Area Editoriale
Background & Aims: Clinical remission, defined by a composite of patient reported outcomes and Mayo endoscopy subscore (MES) 0 or 1 is a recommended treatment target in patients with ulcerative colitis (UC). We estimated whether incorporating more rigorous remission definitions, of endoscopic remission (MES 0) and histologic remission, affects risk of relapse.
Methods: Through a systematic review, we identified cohort studies in adults with UC in clinical remission that reported a minimum 12-month risk of clinical relapse, based on MES (0 vs 1) and/or histologic disease activity, in patients with endoscopic remission. Using random effects meta-analysis, we calculated relative and absolute risk of clinical relapse in patients with UC achieving different treatment targets.
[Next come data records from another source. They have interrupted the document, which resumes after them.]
File: src/rtl/fp32_pkg.sv
// Shared single-precision constants and types for the fp32 add/sub datapath.
package fp32_pkg;

    localparam int EXP_W = 8;
    localparam int MAN_W = 23;
    localparam logic [EXP_W-1:0] EXP_MAX = 8'hFF;
    localparam logic [31:0] QNAN = 32'h7FC00000;

    typedef struct packed {
        logic overflow;
        logic underflow;
        logic inexact;
    } fp_flags_t;

    // Everything the packing stage needs from the rounding stage.
    typedef struct packed {
        logic [MAN_W-1:0] frac;
        logic             carry;
        logic [EXP_W:0]   exp;
        logic             sign;
        logic             nan;
        logic             inf;
        logic             inf_sign;
        logic             zero;
        logic             neg_e;
        logic             lost;
    } s1_data_t;

endpackage

File: src/rtl/fp32_round_rne.sv
// Round-to-nearest-even increment of a 23-bit fraction with guard/round/sticky.
module fp32_round_rne
    import fp32_pkg::*;
(
    input  logic [MAN_W-1:0] norm_m,
    input  logic             fg,
    input  logic             r,
    input  logic             s,
    output logic [MAN_W:0]   rnd,
    output logic             lost
);

    logic round_up_s;

    // A tie (fg set, r and s clear) only rounds up when the fraction is odd.
    always_comb begin
        round_up_s = fg & (r | s | norm_m[0]);
        rnd        = {1'b0, norm_m} + {{MAN_W{1'b0}}, round_up_s};
        lost       = fg | r | s;
    end

endmodule

File: src/rtl/fp_addsub_round_32.sv
// Final round-and-pack stage of the fp32 add/sub datapath: two-stage elastic pipeline.
module fp_addsub_round_32
    import fp32_pkg::*;
(
    input  logic             clk,
    input  logic             rst,
    input  logic             in_valid,
    output logic             in_ready,
    input  logic [MAN_W-1:0] norm_m,
    input  logic [EXP_W:0]   norm_e,
    input  logic             fg,
    input  logic             r,
    input  logic             s,
    input  logic             zero_sum,
    input  logic             neg_e,
    input  logic             sign,
    input  logic             in_nan,
    input  logic             in_inf,
    input  logic             inf_sign,
    output logic             out_valid,
    input  logic             out_ready,
    output logic [31:0]      result,
    output logic             overflow,
    output logic             underflow,
    output logic             inexact
);

    logic [MAN_W:0]   rnd_s;
    logic             lost_s;
    logic             s2_take_s;
    logic             s1_take_s;
    logic [EXP_W+1:0] e_fin_s;
    logic [31:0]      pack_res_s;
    fp_flags_t        pack_flg_s;

    logic             s1_valid_d, s1_valid_q;
    s1_data_t         s1_d, s1_q;
    logic             out_valid_d, out_valid_q;
    logic [31:0]      result_d, result_q;
    fp_flags_t        flags_d, flags_q;

    fp32_round_rne u_round (
        .norm_m (norm_m),
        .fg     (fg),
        .r      (r),
        .s      (s),
        .rnd    (rnd_s),
        .lost   (lost_s)
    );

    // Handshake: a stage may load when empty or when its content moves on.
    always_comb begin
        s2_take_s = ~out_valid_q | out_ready;
        s1_take_s = ~s1_valid_q | s2_take_s;
        in_ready  = s1_take_s;
    end

    // Stage 1 capture of the rounded fraction and pass-through fields.
    always_comb begin
        s1_valid_d = s1_valid_q;
        s1_d       = s1_q;
        if (s1_take_s) begin
            s1_valid_d = in_valid;
            if (in_valid) begin
                s1_d.frac     = rnd_s[MAN_W-1:0];
                s1_d.carry    = rnd_s[MAN_W];
                s1_d.exp      = norm_e;
                s1_d.sign     = sign;
                s1_d.nan      = in_nan;
                s1_d.inf      = in_inf;
                s1_d.inf_sign = inf_sign;
                s1_d.zero     = zero_sum;
                s1_d.neg_e    = neg_e;
                s1_d.lost     = lost_s;
            end else begin
                s1_d = s1_q;
            end
        end else begin
            s1_valid_d = s1_valid_q;
        end
    end

    // Stage 2 classification; a mantissa carry leaves a zero fraction, so frac is used as-is.
    always_comb begin
        e_fin_s    = {1'b0, s1_q.exp} + {{(EXP_W+1){1'b0}}, s1_q.carry};
        pack_res_s = {s1_q.sign, e_fin_s[EXP_W-1:0], s1_q.frac};
        pack_flg_s = '{overflow: 1'b0, underflow: 1'b0, inexact: s1_q.lost};
        if (s1_q.nan) begin
            pack_res_s = QNAN;
            pack_flg_s = '{overflow: 1'b0, underflow: 1'b0, inexact: 1'b0};
        end else if (s1_q.inf) begin
            pack_res_s = {s1_q.inf_sign, EXP_MAX, {MAN_W{1'b0}}};
            pack_flg_s = '{overflow: 1'b0, underflow: 1'b0, inexact: 1'b0};
        end else if (s1_q.zero) begin
            pack_res_s = 32'h00000000;
            pack_flg_s = '{overflow: 1'b0, underflow: 1'b0, inexact: 1'b0};
        end else if (s1_q.neg_e || (e_fin_s == 10'd0)) begin
            pack_res_s = {s1_q.sign, 31'h00000000};
            pack_flg_s = '{overflow: 1'b0, underflow: 1'b1, inexact: 1'b1};
        end else if (e_fin_s >= 10'd255) begin
            pack_res_s = {s1_q.sign, EXP_MAX, {MAN_W{1'b0}}};
            pack_flg_s = '{overflow: 1'b1, underflow: 1'b0, inexact: 1'b1};
        end else begin
            pack_res_s = {s1_q.sign, e_fin_s[EXP_W-1:0], s1_q.frac};
            pack_flg_s = '{overflow: 1'b0, underflow: 1'b0, inexact: s1_q.lost};
        end
    end

    // Output register next state; holds while stalled by the consumer.
    always_comb begin
        out_valid_d = out_valid_q;
        result_d    = result_q;
        flags_d     = flags_q;
        if (s2_take_s) begin
            out_valid_d = s1_valid_q;
            if (s1_valid_q) begin
                result_d = pack_res_s;
                flags_d  = pack_flg_s;
            end else begin
                result_d = result_q;
                flags_d  = flags_q;
            end
        end else begin
            out_valid_d = out_valid_q;
        end
    end

    // Pipeline state with asynchronous clear.
    always_ff @(posedge clk or posedge rst) begin
        if (rst) begin
            s1_valid_q  <= 1'b0;
            s1_q        <= '0;
            out_valid_q <= 1'b0;
            result_q    <= 32'h00000000;
            flags_q     <= '0;
        end else begin
            s1_valid_q  <= s1_valid_d;
            s1_q        <= s1_d;
            out_valid_q <= out_valid_d;
            result_q    <= result_d;
            flags_q     <= flags_d;
        end
    end

    assign out_valid = out_valid_q;
    assign result    = result_q;
    assign overflow  = flags_q.overflow;
    assign underflow = flags_q.underflow;
    assign inexact   = flags_q.inexact;

endmodule

File: config.mk
export PLATFORM = sky130hd
export DESIGN_NAME = fp_addsub_round_32
export DESIGN_NICKNAME = d
export VERILOG_FILES = /design/src/rtl/fp32_pkg.sv /design/src/rtl/fp32_round_rne.sv /design/src/rtl/fp_addsub_round_32.sv
export SDC_FILE = /design/constraint.sdc
export NUM_CORES = 1
export LEC_CHECK = 0
export BUFFER_PORTS_ARGS = -buffer_cell sky130_fd_sc_hd__buf_2
export CAP_MARGIN = 20
export CELL_PAD_IN_SITES_DETAIL_PLACEMENT = 1
export CELL_PAD_IN_SITES_GLOBAL_PLACEMENT = 1
export CORE_UTILIZATION = 45
export CTS_CLUSTER_DIAMETER = 150
export DETAILED_ROUTE_END_ITERATION = 12
export PLACE_DENSITY_LB_ADDON = 0.1
export SYNTH_ARGS = -nofsm -noshare
export SYNTH_HDL_FRONTEND = slang
export SYNTH_SLANG_ARGS = --single-unit
File: constraint.sdc
create_clock -name clk -period 3.5 [get_ports clk]
set_input_delay 0.35 -clock clk [delete_from_list [all_inputs] [get_ports clk]]
set_output_delay 0.35 -clock clk [all_outputs]
set_load 0.1 [all_outputs]
# Yosys cells after proc, flatten, opt, wreduce, memory -nomap -nowiden
# Index checks and enable logic that the tools add are counted.
[word_totals]
ff_bits = 77
output_inout_bits = 37
wordCells = 42
[op_classes]
magnitude_cmp = 1
bitwise_logic = 9
reduce_logical = 4
addsub = 2
muxes = 10
[op_table]
columns = ["cell", "n"]
rows = [
  ["2-to-1 mux 32 bit", 3],
  ["2-to-1 mux 31 bit", 2],
  ["adder 23 x 1 -> 24 bit", 1],
  ["2-to-1 mux 3 bit", 5],
  ["adder 9 x 1 -> 10 bit", 1],
  ["greater-or-equal comparator 10 x 8 -> 1 bit, second input constant", 1],
  ["zero test 10 bit", 1],
  ["OR 1 bit", 6],
  ["AND reduction 2 bit", 2],
  ["NOT 1 bit", 2],
  ["bitwise AND 1 bit", 1],
  ["logical OR 1 bit", 1],
]

# Depth between registers and ports, before layout
# Gate-level depths: netlist of the first run.
[depth]
word_depth = 7
mapped_depth = 9

# By module
# Synthesis of the first run repeated with hierarchy kept, for this count alone.
[unflattened]
cells_unflattened = 323
hier_area_um2 = 3818.7
[modules_own_cells]
columns = ["mod", "area_per_inst_um2", "n_inst", "cells_each"]
rows = [
  ["fp_addsub_round_32", 3313.2, 1, 251],
  ["fp32_round_rne", 505.5, 1, 72],
]

# Worst setup path before layout of the first run
# Ideal clock, no wire load.
[synth_path]
path_type = "register -> register"
from = "register out_valid_q, in the netlist out_valid"
to = "register s1_q[10] (netlist bit)"
path_slack_ns = 0.099
stages_incl_launch_ff = 5
t_arrival_ns = 3.276
setup_ns = 0.125
n_path_buf = 1
required_ns = 3.375
cell_sequence = "dfrtp_1 nand3b_1 nand2_1 clkbuf_1 mux2_2"
[synth_between]
elab_chain_len = 4
[synth_lines]
columns = ["element", "line", "source"]
rows = [
  ["start, declared", "fp_addsub_round_32.sv:38", "logic out_valid_d, out_valid_q;"],
  ["start signal, assigned", "fp_addsub_round_32.sv:139", "out_valid_q <= out_valid_d;"],
  ["NOT 1 bit", "fp_addsub_round_32.sv:53", "s2_take_s = ~out_valid_q | out_ready;"],
  ["OR 1 bit", "fp_addsub_round_32.sv:53", ""],
  ["OR 1 bit", "fp_addsub_round_32.sv:54", "s1_take_s = ~s1_valid_q | s2_take_s;"],
  ["net in_ready", "fp_addsub_round_32.sv:8", "output logic in_ready,"],
  ["AND reduction 2 bit (no line)", "n/a", ""],
  ["end signal, assigned", "fp_addsub_round_32.sv:132", "s1_q <= '0;"],
  ["end signal, assigned", "fp_addsub_round_32.sv:138", "s1_q <= s1_d;"],
  ["end, declared", "fp_addsub_round_32.sv:37", "s1_data_t s1_d, s1_q;"],
]
# The timed path passes the listed nets, and every way through them passes these cells.
# A chain may end at the register's enable or synchronous reset.

# Worst setup path after layout of the first run
[layout_path]
from = "register s1_q[7] (netlist bit)"
to = "register flags_q, in the netlist inexact"
[layout_between]
elab_chain_len = 7
word_cells_on_any_way = 9
classes_between = "add/sub (1); order compare (1); mux (5); reduce/logical (2)"
[layout_lines]
columns = ["element", "line", "source"]
rows = [
  ["adder 9 x 1 -> 10 bit *", "fp_addsub_round_32.sv:85", "e_fin_s = {1'b0, s1_q.exp} + {{(EXP_W+1){1'b0}}, s1_q.carry};"],
  ["greater-or-equal comparator 10 x 8 -> 1 bit or zero test 10 bit (tied branches)", "fp_addsub_round_32.sv:100, fp_addsub_round_32.sv:97", ""],
  ["2-to-1 mux 3 bit or logical OR 1 bit (tied branches)", "fp_addsub_round_32.sv:100, fp_addsub_round_32.sv:97", ""],
  ["2-to-1 mux 3 bit *", "fp_addsub_round_32.sv:97", "end else if (s1_q.neg_e || (e_fin_s == 10'd0)) begin"],
  ["2-to-1 mux 3 bit *", "fp_addsub_round_32.sv:94", "end else if (s1_q.zero) begin"],
  ["2-to-1 mux 3 bit *", "fp_addsub_round_32.sv:91", "end else if (s1_q.inf) begin"],
  ["2-to-1 mux 3 bit *", "fp_addsub_round_32.sv:88", "if (s1_q.nan) begin"],
  ["end signal, assigned", "fp_addsub_round_32.sv:141", "flags_q <= flags_d;"],
  ["end, declared", "fp_addsub_round_32.sv:40", "fp_flags_t flags_d, flags_q;"],
]
# Mark *: on every way between the ends. The rest lies on a longest branch, timed or not.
Results: In a meta-analysis of 17 studies that included 2608 patients with UC in clinical remission, compared to patients achieving MES 1, patients achieving MES 0 had a 52% lower risk of clinical relapse (relative risk, 0.48; 95% CI, 0.37–0.62). The median 12-month risk of clinical relapse in patients with MES 1 was 28.7%; the estimated annual risk of clinical relapse in patients with MES 0 was 13.7% (95% CI, 10.6–17.9). In a meta-analysis of 10 studies in patients in endoscopic remission (MES 0), patients who achieved histologic remission had a 63% lower risk of clinical relapse vs patients with persistent histologic activity (relative risk, 0.37; 95% CI, 0.24–0.56). Estimated annual risk of clinical relapse in who achieved achieving histologic remission was 5.0% (95% CI, 3.3–7.7).
Discussions and conclusions: The findings of this study are consistent with previous observations that histologic remission may be the treatment target that conveys the best long-term prognosis. The ability of current therapies to achieve more stringent endpoints, however, needs to be better evaluated before incorporating these endpoints in the treat-to-target paradigm. Whether proactively trying to achieve these endpoints with treatment optimization under the treat-to-target paradigm will result in similar benefits is unknown; furthermore there will be interest in any potential safety implications of treatment escalation in order to achieve more stringent targets. Authors were unable to separately ascertain the potential benefit of achieving these rigorous targets on outcomes such as hospitalization, colectomy and colorectal cancer, as well as potential harms in a quest to achieve more rigorous endoscopic and histologic remission definitions
In conclusion, in a systematic review and meta-analysis of patients with UC in clinical remission, patients with UC achieving treatment end points of endoscopic AND/OR histologic remission have a substantially lower risk of clinical relapse as compared to patients achieving conventionally-defined clinical remission, with the lowest risk of relapse in patients who achieve combined endoscopic and histologic remission. These end points may be considered as preferred treatment targets, but future studies are needed to evaluate the population-level feasibility and cost-effectiveness of treating patients with UC to these end points.